Mirko Alessandrini (born 27 January 1989), known online as CiccioGamer89 or Ciccio, is one of the most popular and followed Italian YouTubers.
Joining YouTube on 8 July 2012, he has over three million subscribers and he is the 27th Italian YouTuber by the number of subscribers.

In his channel he mainly brings gameplay videos, but he also has a long series of cooking videos called "In cucina con Ciccio"and videos dedicated to his weight loss journey

Early life 
Born in Rome, Italy, in a poor family, when it was young he worked as a porter and baker.

Internet career

Beginning (2012-2015) 

Alessandrini originally registered a YouTube account in the early 2010s but, after reaching 1000 subscribers, YouTube decides to close his channel. On 8 July 2012 he decides to join YouTube agains under the nickname CiccioGamer89.

In his early years as a YouTube creator, Alessandrini focused on video game commentaries and let's play about Minecraft and Slenderman,  without made followers see his face. After a month, he decide to be seen in the face in a video, revealing the reason that prompted him to choose the nickname with which he became famous.
On 8 September 2012, he made his first vlog.  During this first years, he made his popularity with the two "trademarks" of his channel: the Hermit crab which acts as both the logo and mascot of the channel and his characteristic greeting at the beginning of each video, "Hakuna Matata, ragazzi!"  (in Swahili "Without thoughts").

In a short time, Alessandrini becomes a point of reference for the Italian YouTube community, with his videos about FIFA, MotoGP 15, Clash Royale and his format In Cucina con Ciccio. The format consist in advertising cooking videos. In February 2014 he reached 100.000 subscribers on YouTube and after 10 month he reached 500.000 subscribers.

Golden Button and "Nutellagate" (2016) 
On 2 July 2016 he received YouTube Golden Button for 1,000,000 subscribers.
On 1 October 2016, while he was signing autographs at Romics, an eighteen year old hit Alessandrini in the eye with a Nutella croissant and fled into the crowd: after about half an hour he returned managing to hit him with another croissant to the second time. On the second time, however, the YouTuber's guards managed to capture him and brought him in front of Alessandrini. The boy began to cry in front of him, and so Alessandrini decided not to file a complaint with him. Two days later Alessandrini uploaded a video with his reactions, where he expressed all his disappointment towards those who use YouTube to incite gestures of that kind and create hatred towards him.
The event was called "Nutellagate" by the web.

On October 5, the attacker, who owns the Zedrik HD channel, uploaded a video in which he claimed responsibility for the act, calling it "a joke";  he also said he had spoken to Alessandrini to apologize. The fact was later confirmed by a video uploaded to the latter's channel.

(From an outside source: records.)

==> config.mk <==
export PLATFORM = sky130hd
export DESIGN_NAME = aib_channel_top
export DESIGN_NICKNAME = d
export VERILOG_FILES = /design/src/hdl/aib_pkg.sv /design/src/hdl/aib_channel_top.sv /design/src/hdl/aib_rx_merge.sv /design/src/hdl/aib_link_ctrl.sv /design/src/hdl/aib_sr_deserializer.sv /design/src/hdl/aib_sr_serializer.sv /design/src/hdl/aib_tx_split.sv
export SDC_FILE = /design/constraint.sdc
export NUM_CORES = 1
export LEC_CHECK = 0
export BUFFER_PORTS_ARGS = -buffer_cell sky130_fd_sc_hd__buf_4
export CORE_MARGIN = 4
export CORE_UTILIZATION = 49
export DETAILED_ROUTE_END_ITERATION = 12
export MAX_ROUTING_LAYER = met4
export PLACE_DENSITY = 0.84
export SYNTH_ARGS = -nofsm -noshare
export SYNTH_HDL_FRONTEND = slang
export SYNTH_SLANG_ARGS = --single-unit
==> constraint.sdc <==
create_clock -name m_ns_fwd_clk -period 2.6 [get_ports m_ns_fwd_clk]
set_input_delay 0 -clock m_ns_fwd_clk [delete_from_list [all_inputs] [get_ports m_ns_fwd_clk]]
set_output_delay 0 -clock m_ns_fwd_clk [all_outputs]
set_load 0.005 [all_outputs]
==> src/hdl/aib_pkg.sv <==
package aib_pkg;

    // ==================================================
    // data path widths
    // ==================================================
    localparam int DATAWIDTH = 20;   // one pad half

    typedef logic [DATAWIDTH-1:0]   half_t;
    typedef logic [2*DATAWIDTH-1:0] word_t;   // bit 2i -> half 0, bit 2i+1 -> half 1

    // the two halves as they cross the pads
    typedef struct packed {
        half_t dat0;
        half_t dat1;
    } pad_word_t;

    // receive enable code that lets data through
    localparam logic [2:0] RXEN_SYNC = 3'b001;

    // ==================================================
    // sideband shift register
    // ==================================================
    localparam int USER_BITS = 11;

    typedef struct packed {
        logic                 mac_rdy;
        logic                 adapter_rstn;
        logic                 config_done;
        logic                 tx_lock_req;
        logic                 rx_lock_req;
        logic [USER_BITS-1:0] user;   // free user control bits
    } sr_word_t;

    localparam int SR_LEN   = $bits(sr_word_t);
    localparam int SR_CNT_W = $clog2(SR_LEN + 1);
    localparam logic [SR_CNT_W-1:0] SR_LAST = SR_CNT_W'(SR_LEN);   // frame is SR_LEN+1 cycles

    // ==================================================
    // link-up control
    // ==================================================
    localparam int CAL_CYCLES = 8;   // stable lock agreement needed
    localparam int CAL_CNT_W  = $clog2(CAL_CYCLES + 1);
    localparam logic [CAL_CNT_W-1:0] CAL_LAST = CAL_CNT_W'(CAL_CYCLES - 1);

    typedef enum logic [1:0] {
        RESET    = 2'd0,
        WAIT_CFG = 2'd1,
        CALIB    = 2'd2,
        LINKED   = 2'd3
    } link_state_t;

endpackage
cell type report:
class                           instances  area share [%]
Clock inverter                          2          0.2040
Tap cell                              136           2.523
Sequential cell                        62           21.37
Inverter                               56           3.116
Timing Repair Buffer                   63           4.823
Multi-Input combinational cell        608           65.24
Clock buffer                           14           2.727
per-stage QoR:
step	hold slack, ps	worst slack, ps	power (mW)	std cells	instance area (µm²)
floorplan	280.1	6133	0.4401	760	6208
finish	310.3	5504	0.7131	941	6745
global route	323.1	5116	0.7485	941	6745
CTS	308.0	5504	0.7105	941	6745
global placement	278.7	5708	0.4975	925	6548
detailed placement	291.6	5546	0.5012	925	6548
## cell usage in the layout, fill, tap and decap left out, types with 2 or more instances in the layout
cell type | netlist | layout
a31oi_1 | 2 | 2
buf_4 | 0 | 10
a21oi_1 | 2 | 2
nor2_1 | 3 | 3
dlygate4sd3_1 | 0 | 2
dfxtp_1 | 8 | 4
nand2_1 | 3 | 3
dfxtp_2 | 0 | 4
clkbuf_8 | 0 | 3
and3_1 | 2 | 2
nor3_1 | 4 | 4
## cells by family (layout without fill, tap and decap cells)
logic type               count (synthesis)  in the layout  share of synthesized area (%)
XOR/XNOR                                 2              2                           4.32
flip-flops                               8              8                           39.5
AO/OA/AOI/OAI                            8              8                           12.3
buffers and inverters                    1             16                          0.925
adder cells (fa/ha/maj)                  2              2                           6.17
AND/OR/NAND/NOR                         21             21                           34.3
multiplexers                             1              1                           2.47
==> src/hdl/pbkdf_pkg.sv <==
// Shared widths, SHA-256 constants, padding words and port structs, imported by all engine RTL
`default_nettype none

package pbkdf_pkg;

	localparam int hash_w      = 256; // SHA-256 state width
	localparam int block_w     = 512; // Message block width
	localparam int rounds      = 64;  // Rounds per compression
	localparam int salt_blocks = 4;   // Output blocks per job

	typedef logic [hash_w/32-1:0][31:0]  sha_state_t; // Word 0 is H0, at the low end
	typedef logic [block_w/32-1:0][31:0] sha_block_t; // Word 0 is W0, at the low end

	// Standard SHA-256 initial state, H0 in the low word
	localparam sha_state_t sha_iv = {
		32'h5be0cd19, 32'h1f83d9ab, 32'h9b05688c, 32'h510e527f,
		32'ha54ff53a, 32'h3c6ef372, 32'hbb67ae85, 32'h6a09e667
	};

	localparam logic [31:0] ipad_word = 32'h3636_3636; // HMAC inner pad
	localparam logic [31:0] opad_word = 32'h5c5c_5c5c; // HMAC outer pad

	// Words 4..15 after the 16 header tail bytes, 80 bytes total
	localparam logic [11:0][31:0] hdr_tail_pad = {
		32'h0000_0280,                    // Length 640 bits
		{10{32'h0000_0000}},
		32'h8000_0000                     // Stop bit
	};

	// Words 5..15 of a salt block, 64 + 80 + 4 bytes
	localparam logic [10:0][31:0] salt_pad = {
		32'h0000_04a0,                    // Length 1184 bits
		{9{32'h0000_0000}},
		32'h8000_0000
	};

	// Words 8..15 after a digest hashed on top of a key block
	localparam logic [7:0][31:0] digest_pad = {
		32'h0000_0300,                    // Length 768 bits
		{6{32'h0000_0000}},
		32'h8000_0000
	};

	typedef enum logic [2:0] {
		key_head,   // Header bytes 0..63
		key_tail,   // Header bytes 64..79 plus padding
		ipad_key,   // Key xor ipad
		ipad_msg,   // Header bytes 0..63 on top of inner key
		opad_key,   // Key xor opad
		salt_inner, // Salt block on top of inner hash
		salt_outer  // Inner digest on top of outer hash
	} pbkdf_step_t;

	typedef struct packed {
		sha_block_t       head;  // First 64 header bytes
		logic [2:0][31:0] tail;  // Next 12 header bytes
		logic [31:0]      nonce; // Last header word
	} pbkdf_work_t;

	typedef struct packed {
		logic [$clog2(salt_blocks)-1:0] index; // Block number, 0 based
		sha_state_t                     hash;
	} pbkdf_block_t;

endpackage

`default_nettype wire

==> src/hdl/pbkdf_datapath.sv <==
// Work item and intermediate hash storage, builds each chaining state and padded message block
`default_nettype none
`timescale 1ns/1ps

module pbkdf_datapath (
	input  logic                   pbkdf_clk,
	input  logic                   reset,
	input  logic                   capture,
	input  logic                   load,
	input  logic                   done,
	input  pbkdf_pkg::pbkdf_work_t job,
	input  pbkdf_pkg::pbkdf_step_t step,
	input  logic [1:0]             salt_index,
	input  pbkdf_pkg::sha_state_t  digest,
	output pbkdf_pkg::sha_state_t  chain,
	output pbkdf_pkg::sha_block_t  message,
	output pbkdf_pkg::pbkdf_block_t blk
);
	import pbkdf_pkg::*;

	pbkdf_work_t work;         // Captured header
	sha_state_t  key_hash;     // Hash of the header
	sha_state_t  inner_hash;   // Inner HMAC state
	sha_state_t  outer_hash;   // Outer HMAC state
	sha_state_t  scratch;      // Midstate or inner digest
	sha_state_t  next_chain;
	sha_block_t  next_message;
	logic [31:0] blk_num;      // 1-based PBKDF2 block count

	assign blk_num = {30'd0, salt_index} + 32'd1;

	always_comb begin
		next_chain   = sha_iv;
		next_message = work.head;
		case (step)
			key_head: ; // Defaults
			key_tail: begin
				next_chain   = scratch;
				next_message = {hdr_tail_pad, work.nonce, work.tail};
			end
			ipad_key: next_message = {{8{ipad_word}}, key_hash ^ {8{ipad_word}}};
			ipad_msg: next_chain = scratch;
			opad_key: next_message = {{8{opad_word}}, key_hash ^ {8{opad_word}}};
			salt_inner: begin
				next_chain   = inner_hash;
				next_message = {salt_pad, blk_num, work.nonce, work.tail};
			end
			salt_outer: begin
				next_chain   = outer_hash;
				next_message = {digest_pad, scratch};
			end
			default: ;
		endcase
	end

	always_ff @(posedge pbkdf_clk) begin
		if (capture)
			work <= job;
		if (load) begin
			chain   <= next_chain;   // Held for the whole compression
			message <= next_message;
		end
		if (done) begin
			case (step)
				key_head, ipad_key, salt_inner: scratch <= digest;
				key_tail: key_hash   <= digest;
				ipad_msg: inner_hash <= digest;
				opad_key: outer_hash <= digest;
				default: ;
			endcase
		end
	end

	always_ff @(posedge pbkdf_clk) begin
		if (reset) begin
			blk <= '0;
		end else if (done && step == salt_outer) begin
			blk.index <= salt_index;
			blk.hash  <= digest; // Stays put until the next block
		end
	end

endmodule

`default_nettype wire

Sleeve Gastrectomy, first books and Twitch (2017-2021) 

Suffering from obesity, in 2017 Alessandrini underwent a bariatric surgery operation together with his brother Simone, through the sleeve gastrectomy procedure. In February 2017 he published an autobiographical book Io, me e me stesso". In 2017 he was als nominated in the top 3 in the Gameplay category of the Web Star Awards.

In the same year he start doing videos about Fortnite Battle Royale and in 2018 he published his second book CiccioGamer89 Presenta Fortnite. Trucchi e Segreti.

In November 2018, Alessandrini joined the streaming platform Twitch. However, his experience on the platform only lasts a year.

On 2019, two years later the first operation, they started another operation. In the same year he pubblished his second book about Fortnite Battle Royale and eSport and in 2020 he published his first cooking book.

In March 2020, during COVID–19 pandemic he mades a fundraiser during a livestream, raising €2300 donated to the Spallanzani Hospital in Rome. In the next months, during another livestream in collaboration with Tom's Hardware and the Italian YouTubers Favij and Anima, Alessandrini raised other €17.209.

Legal issues (2022-) 
On early November, Alessandrini announced a collaboration with Durex for the creation of limited edition condoms, called "Durex Let's go".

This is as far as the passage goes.